• PROMPT: Your task is to print the listing exactly as it stands.

==== DATASET RECORDS ====

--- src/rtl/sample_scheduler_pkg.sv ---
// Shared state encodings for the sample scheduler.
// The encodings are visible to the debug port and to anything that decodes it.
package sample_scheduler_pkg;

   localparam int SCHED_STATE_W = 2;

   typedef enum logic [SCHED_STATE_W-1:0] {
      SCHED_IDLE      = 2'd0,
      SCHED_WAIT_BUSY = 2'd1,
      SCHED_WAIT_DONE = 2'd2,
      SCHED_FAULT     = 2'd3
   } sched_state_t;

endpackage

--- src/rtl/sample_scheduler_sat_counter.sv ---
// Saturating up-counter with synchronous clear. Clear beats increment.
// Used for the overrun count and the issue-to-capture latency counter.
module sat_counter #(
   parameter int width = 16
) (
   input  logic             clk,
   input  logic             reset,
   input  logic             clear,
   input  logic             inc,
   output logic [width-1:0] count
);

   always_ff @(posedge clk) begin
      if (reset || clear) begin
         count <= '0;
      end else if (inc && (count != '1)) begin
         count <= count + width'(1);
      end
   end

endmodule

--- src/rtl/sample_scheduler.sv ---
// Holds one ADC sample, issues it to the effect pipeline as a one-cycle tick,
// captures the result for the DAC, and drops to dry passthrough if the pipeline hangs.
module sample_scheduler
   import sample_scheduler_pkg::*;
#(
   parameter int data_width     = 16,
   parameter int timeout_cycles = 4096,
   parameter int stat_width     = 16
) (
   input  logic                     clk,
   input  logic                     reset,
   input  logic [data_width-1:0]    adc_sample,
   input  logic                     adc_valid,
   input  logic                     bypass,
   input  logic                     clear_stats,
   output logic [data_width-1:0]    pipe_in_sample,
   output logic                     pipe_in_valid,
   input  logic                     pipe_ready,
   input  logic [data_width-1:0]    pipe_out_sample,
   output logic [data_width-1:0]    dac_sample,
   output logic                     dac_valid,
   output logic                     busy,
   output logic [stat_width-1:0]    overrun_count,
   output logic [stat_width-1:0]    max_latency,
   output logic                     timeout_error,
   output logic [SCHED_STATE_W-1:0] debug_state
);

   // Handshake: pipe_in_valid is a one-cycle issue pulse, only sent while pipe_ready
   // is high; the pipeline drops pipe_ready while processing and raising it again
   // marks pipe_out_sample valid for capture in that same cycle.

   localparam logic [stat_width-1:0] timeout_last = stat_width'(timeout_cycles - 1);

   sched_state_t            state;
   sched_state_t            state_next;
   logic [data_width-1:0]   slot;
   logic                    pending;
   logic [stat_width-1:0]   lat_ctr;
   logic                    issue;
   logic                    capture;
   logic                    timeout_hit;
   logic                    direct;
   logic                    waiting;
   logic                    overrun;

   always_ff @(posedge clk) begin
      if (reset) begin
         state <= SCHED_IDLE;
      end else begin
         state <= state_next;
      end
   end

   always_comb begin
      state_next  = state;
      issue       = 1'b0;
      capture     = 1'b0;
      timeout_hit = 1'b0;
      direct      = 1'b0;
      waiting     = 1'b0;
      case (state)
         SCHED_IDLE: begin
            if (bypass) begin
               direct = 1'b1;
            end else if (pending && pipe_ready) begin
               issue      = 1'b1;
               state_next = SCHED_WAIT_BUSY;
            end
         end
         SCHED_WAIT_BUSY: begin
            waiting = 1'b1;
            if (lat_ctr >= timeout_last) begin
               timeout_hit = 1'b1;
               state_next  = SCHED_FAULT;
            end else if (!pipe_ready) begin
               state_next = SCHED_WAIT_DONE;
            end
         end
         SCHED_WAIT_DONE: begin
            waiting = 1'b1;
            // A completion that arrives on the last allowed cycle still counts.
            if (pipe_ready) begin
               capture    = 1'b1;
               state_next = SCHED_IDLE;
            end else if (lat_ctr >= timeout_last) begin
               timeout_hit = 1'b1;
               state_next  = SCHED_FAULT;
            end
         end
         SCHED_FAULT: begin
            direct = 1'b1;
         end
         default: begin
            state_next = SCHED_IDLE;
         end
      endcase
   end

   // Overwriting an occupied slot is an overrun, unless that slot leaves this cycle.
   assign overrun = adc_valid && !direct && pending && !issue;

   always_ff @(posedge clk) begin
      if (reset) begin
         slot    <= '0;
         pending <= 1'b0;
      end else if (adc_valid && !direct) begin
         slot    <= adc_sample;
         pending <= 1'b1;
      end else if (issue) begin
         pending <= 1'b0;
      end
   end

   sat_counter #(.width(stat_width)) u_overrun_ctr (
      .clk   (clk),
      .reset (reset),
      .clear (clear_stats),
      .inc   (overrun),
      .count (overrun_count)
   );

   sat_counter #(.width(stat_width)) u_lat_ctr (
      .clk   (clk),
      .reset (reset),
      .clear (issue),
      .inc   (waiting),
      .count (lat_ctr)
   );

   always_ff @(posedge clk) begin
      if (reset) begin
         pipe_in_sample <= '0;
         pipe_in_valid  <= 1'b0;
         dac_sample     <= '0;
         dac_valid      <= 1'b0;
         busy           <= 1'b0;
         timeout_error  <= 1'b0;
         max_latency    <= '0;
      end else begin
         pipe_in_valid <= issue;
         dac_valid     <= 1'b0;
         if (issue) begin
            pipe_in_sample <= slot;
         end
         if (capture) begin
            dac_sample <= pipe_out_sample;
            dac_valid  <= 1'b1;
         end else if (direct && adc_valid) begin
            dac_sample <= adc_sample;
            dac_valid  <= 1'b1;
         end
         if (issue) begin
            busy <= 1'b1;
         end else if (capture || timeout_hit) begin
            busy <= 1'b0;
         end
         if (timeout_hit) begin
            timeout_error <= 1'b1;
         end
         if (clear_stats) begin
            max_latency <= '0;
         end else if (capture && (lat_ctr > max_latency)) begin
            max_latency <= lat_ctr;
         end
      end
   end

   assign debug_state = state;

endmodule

====

• RESPONSE TO THE TASK:
--- src/rtl/sample_scheduler_pkg.sv ---
// Shared state encodings for the sample scheduler.
// The encodings are visible to the debug port and to anything that decodes it.
package sample_scheduler_pkg;

   localparam int SCHED_STATE_W = 2;

   typedef enum logic [SCHED_STATE_W-1:0] {
      SCHED_IDLE      = 2'd0,
      SCHED_WAIT_BUSY = 2'd1,
      SCHED_WAIT_DONE = 2'd2,
      SCHED_FAULT     = 2'd3
   } sched_state_t;

endpackage

--- src/rtl/sample_scheduler_sat_counter.sv ---
// Saturating up-counter with synchronous clear. Clear beats increment.
// Used for the overrun count and the issue-to-capture latency counter.
module sat_counter #(
   parameter int width = 16
) (
   input  logic             clk,
   input  logic             reset,
   input  logic             clear,
   input  logic             inc,
   output logic [width-1:0] count
);

   always_ff @(posedge clk) begin
      if (reset || clear) begin
         count <= '0;
      end else if (inc && (count != '1)) begin
         count <= count + width'(1);
      end
   end

endmodule

--- src/rtl/sample_scheduler.sv ---
// Holds one ADC sample, issues it to the effect pipeline as a one-cycle tick,
// captures the result for the DAC, and drops to dry passthrough if the pipeline hangs.
module sample_scheduler
   import sample_scheduler_pkg::*;
#(
   parameter int data_width     = 16,
   parameter int timeout_cycles = 4096,
   parameter int stat_width     = 16
) (
   input  logic                     clk,
   input  logic                     reset,
   input  logic [data_width-1:0]    adc_sample,
   input  logic                     adc_valid,
   input  logic                     bypass,
   input  logic                     clear_stats,
   output logic [data_width-1:0]    pipe_in_sample,
   output logic                     pipe_in_valid,
   input  logic                     pipe_ready,
   input  logic [data_width-1:0]    pipe_out_sample,
   output logic [data_width-1:0]    dac_sample,
   output logic                     dac_valid,
   output logic                     busy,
   output logic [stat_width-1:0]    overrun_count,
   output logic [stat_width-1:0]    max_latency,
   output logic                     timeout_error,
   output logic [SCHED_STATE_W-1:0] debug_state
);

   // Handshake: pipe_in_valid is a one-cycle issue pulse, only sent while pipe_ready
   // is high; the pipeline drops pipe_ready while processing and raising it again
   // marks pipe_out_sample valid for capture in that same cycle.

   localparam logic [stat_width-1:0] timeout_last = stat_width'(timeout_cycles - 1);

   sched_state_t            state;
   sched_state_t            state_next;
   logic [data_width-1:0]   slot;
   logic                    pending;
   logic [stat_width-1:0]   lat_ctr;
   logic                    issue;
   logic                    capture;
   logic                    timeout_hit;
   logic                    direct;
   logic                    waiting;
   logic                    overrun;

   always_ff @(posedge clk) begin
      if (reset) begin
         state <= SCHED_IDLE;
      end else begin
         state <= state_next;
      end
   end

   always_comb begin
      state_next  = state;
      issue       = 1'b0;
      capture     = 1'b0;
      timeout_hit = 1'b0;
      direct      = 1'b0;
      waiting     = 1'b0;
      case (state)
         SCHED_IDLE: begin
            if (bypass) begin
               direct = 1'b1;
            end else if (pending && pipe_ready) begin
               issue      = 1'b1;
               state_next = SCHED_WAIT_BUSY;
            end
         end
         SCHED_WAIT_BUSY: begin
            waiting = 1'b1;
            if (lat_ctr >= timeout_last) begin
               timeout_hit = 1'b1;
               state_next  = SCHED_FAULT;
            end else if (!pipe_ready) begin
               state_next = SCHED_WAIT_DONE;
            end
         end
         SCHED_WAIT_DONE: begin
            waiting = 1'b1;
            // A completion that arrives on the last allowed cycle still counts.
            if (pipe_ready) begin
               capture    = 1'b1;
               state_next = SCHED_IDLE;
            end else if (lat_ctr >= timeout_last) begin
               timeout_hit = 1'b1;
               state_next  = SCHED_FAULT;
            end
         end
         SCHED_FAULT: begin
            direct = 1'b1;
         end
         default: begin
            state_next = SCHED_IDLE;
         end
      endcase
   end

   // Overwriting an occupied slot is an overrun, unless that slot leaves this cycle.
   assign overrun = adc_valid && !direct && pending && !issue;

   always_ff @(posedge clk) begin
      if (reset) begin
         slot    <= '0;
         pending <= 1'b0;
      end else if (adc_valid && !direct) begin
         slot    <= adc_sample;
         pending <= 1'b1;
      end else if (issue) begin
         pending <= 1'b0;
      end
   end

   sat_counter #(.width(stat_width)) u_overrun_ctr (
      .clk   (clk),
      .reset (reset),
      .clear (clear_stats),
      .inc   (overrun),
      .count (overrun_count)
   );

   sat_counter #(.width(stat_width)) u_lat_ctr (
      .clk   (clk),
      .reset (reset),
      .clear (issue),
      .inc   (waiting),
      .count (lat_ctr)
   );

   always_ff @(posedge clk) begin
      if (reset) begin
         pipe_in_sample <= '0;
         pipe_in_valid  <= 1'b0;
         dac_sample     <= '0;
         dac_valid      <= 1'b0;
         busy           <= 1'b0;
         timeout_error  <= 1'b0;
         max_latency    <= '0;
      end else begin
         pipe_in_valid <= issue;
         dac_valid     <= 1'b0;
         if (issue) begin
            pipe_in_sample <= slot;
         end
         if (capture) begin
            dac_sample <= pipe_out_sample;
            dac_valid  <= 1'b1;
         end else if (direct && adc_valid) begin
            dac_sample <= adc_sample;
            dac_valid  <= 1'b1;
         end
         if (issue) begin
            busy <= 1'b1;
         end else if (capture || timeout_hit) begin
            busy <= 1'b0;
         end
         if (timeout_hit) begin
            timeout_error <= 1'b1;
         end
         if (clear_stats) begin
            max_latency <= '0;
         end else if (capture && (lat_ctr > max_latency)) begin
            max_latency <= lat_ctr;
         end
      end
   end

   assign debug_state = state;

endmodule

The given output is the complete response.